## config.mk

```make
export PLATFORM = sky130hd
export DESIGN_NAME = quad_velocity_flat
export DESIGN_NICKNAME = d
export VERILOG_FILES = /design/src/rtl/quad_pkg.sv /design/src/rtl/quad_velocity_if.sv /design/src/rtl/period_timer.sv /design/src/rtl/quad_velocity.sv /design/src/flat_wrapper.sv
export SDC_FILE = /design/constraint.sdc
export NUM_CORES = 1
export LEC_CHECK = 0
export ABC_AREA = 1
export CAP_MARGIN = 20
export CORE_MARGIN = 4
export CORE_UTILIZATION = 55
export DETAILED_ROUTE_END_ITERATION = 10
export PLACE_DENSITY = 0.89
export SKIP_CTS_REPAIR_TIMING = 1
export SLEW_MARGIN = 20
export SYNTH_ARGS = -nofsm -noshare
export SYNTH_HDL_FRONTEND = slang
export SYNTH_SLANG_ARGS = --single-unit
export TNS_END_PERCENT = 5
```

## constraint.sdc

```tcl
create_clock -name clk -period 3.98 [get_ports clk]
set_input_delay 0.597 -clock clk [delete_from_list [all_inputs] [get_ports clk]]
set_output_delay 0.597 -clock clk [all_outputs]
set_load 0.005 [all_outputs]
```
File: config.mk
export PLATFORM = sky130hd
export DESIGN_NAME = sram_stream_reader_flat
export DESIGN_NICKNAME = d
export VERILOG_FILES = /design/src/rtl/sram_stream_reader_pkg.sv /design/src/rtl/sram_stream_reader_if.sv /design/src/rtl/sram_stream_reader_queue.sv /design/src/rtl/sram_stream_reader.sv /design/src/flat_wrapper.sv
export SDC_FILE = /design/constraint.sdc
export NUM_CORES = 1
export LEC_CHECK = 0
export ABC_AREA = 1
export ABC_CLOCK_PERIOD_IN_PS = 6200
export CAP_MARGIN = 25
export CORE_MARGIN = 1
export CORE_UTILIZATION = 50
export CTS_BUF_LIST = sky130_fd_sc_hd__clkbuf_4
export CTS_CLUSTER_SIZE = 10
export DETAILED_ROUTE_END_ITERATION = 7
export DONT_BUFFER_PORTS = 1
export PLACE_DENSITY = 0.77
export SLEW_MARGIN = 20
export SYNTH_ARGS = -nofsm -noshare
export SYNTH_HDL_FRONTEND = slang
export SYNTH_SLANG_ARGS = --single-unit
File: constraint.sdc
create_clock -name clock -period 6.2 [get_ports clock]
set_input_delay 1.24 -clock clock [delete_from_list [all_inputs] [get_ports clock]]
set_output_delay 1.24 -clock clock [all_outputs]
set_load 0.005 [all_outputs]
• • • • •
## REQUIRED ACTION
When copying the data above, keep every line exactly as written.

## EXERCISE RESPONSE
## config.mk

```make
export PLATFORM = sky130hd
export DESIGN_NAME = quad_velocity_flat
export DESIGN_NICKNAME = d
export VERILOG_FILES = /design/src/rtl/quad_pkg.sv /design/src/rtl/quad_velocity_if.sv /design/src/rtl/period_timer.sv /design/src/rtl/quad_velocity.sv /design/src/flat_wrapper.sv
export SDC_FILE = /design/constraint.sdc
export NUM_CORES = 1
export LEC_CHECK = 0
export ABC_AREA = 1
export CAP_MARGIN = 20
export CORE_MARGIN = 4
export CORE_UTILIZATION = 55
export DETAILED_ROUTE_END_ITERATION = 10
export PLACE_DENSITY = 0.89
export SKIP_CTS_REPAIR_TIMING = 1
export SLEW_MARGIN = 20
export SYNTH_ARGS = -nofsm -noshare
export SYNTH_HDL_FRONTEND = slang
export SYNTH_SLANG_ARGS = --single-unit
export TNS_END_PERCENT = 5
```

## constraint.sdc

```tcl
create_clock -name clk -period 3.98 [get_ports clk]
set_input_delay 0.597 -clock clk [delete_from_list [all_inputs] [get_ports clk]]
set_output_delay 0.597 -clock clk [all_outputs]
set_load 0.005 [all_outputs]
```
File: config.mk
export PLATFORM = sky130hd
export DESIGN_NAME = sram_stream_reader_flat
export DESIGN_NICKNAME = d
export VERILOG_FILES = /design/src/rtl/sram_stream_reader_pkg.sv /design/src/rtl/sram_stream_reader_if.sv /design/src/rtl/sram_stream_reader_queue.sv /design/src/rtl/sram_stream_reader.sv /design/src/flat_wrapper.sv
export SDC_FILE = /design/constraint.sdc
export NUM_CORES = 1
export LEC_CHECK = 0
export ABC_AREA = 1
export ABC_CLOCK_PERIOD_IN_PS = 6200
export CAP_MARGIN = 25
export CORE_MARGIN = 1
export CORE_UTILIZATION = 50
export CTS_BUF_LIST = sky130_fd_sc_hd__clkbuf_4
export CTS_CLUSTER_SIZE = 10
export DETAILED_ROUTE_END_ITERATION = 7
export DONT_BUFFER_PORTS = 1
export PLACE_DENSITY = 0.77
export SLEW_MARGIN = 20
export SYNTH_ARGS = -nofsm -noshare
export SYNTH_HDL_FRONTEND = slang
export SYNTH_SLANG_ARGS = --single-unit
File: constraint.sdc
create_clock -name clock -period 6.2 [get_ports clock]
set_input_delay 1.24 -clock clock [delete_from_list [all_inputs] [get_ports clock]]
set_output_delay 1.24 -clock clock [all_outputs]
set_load 0.005 [all_outputs]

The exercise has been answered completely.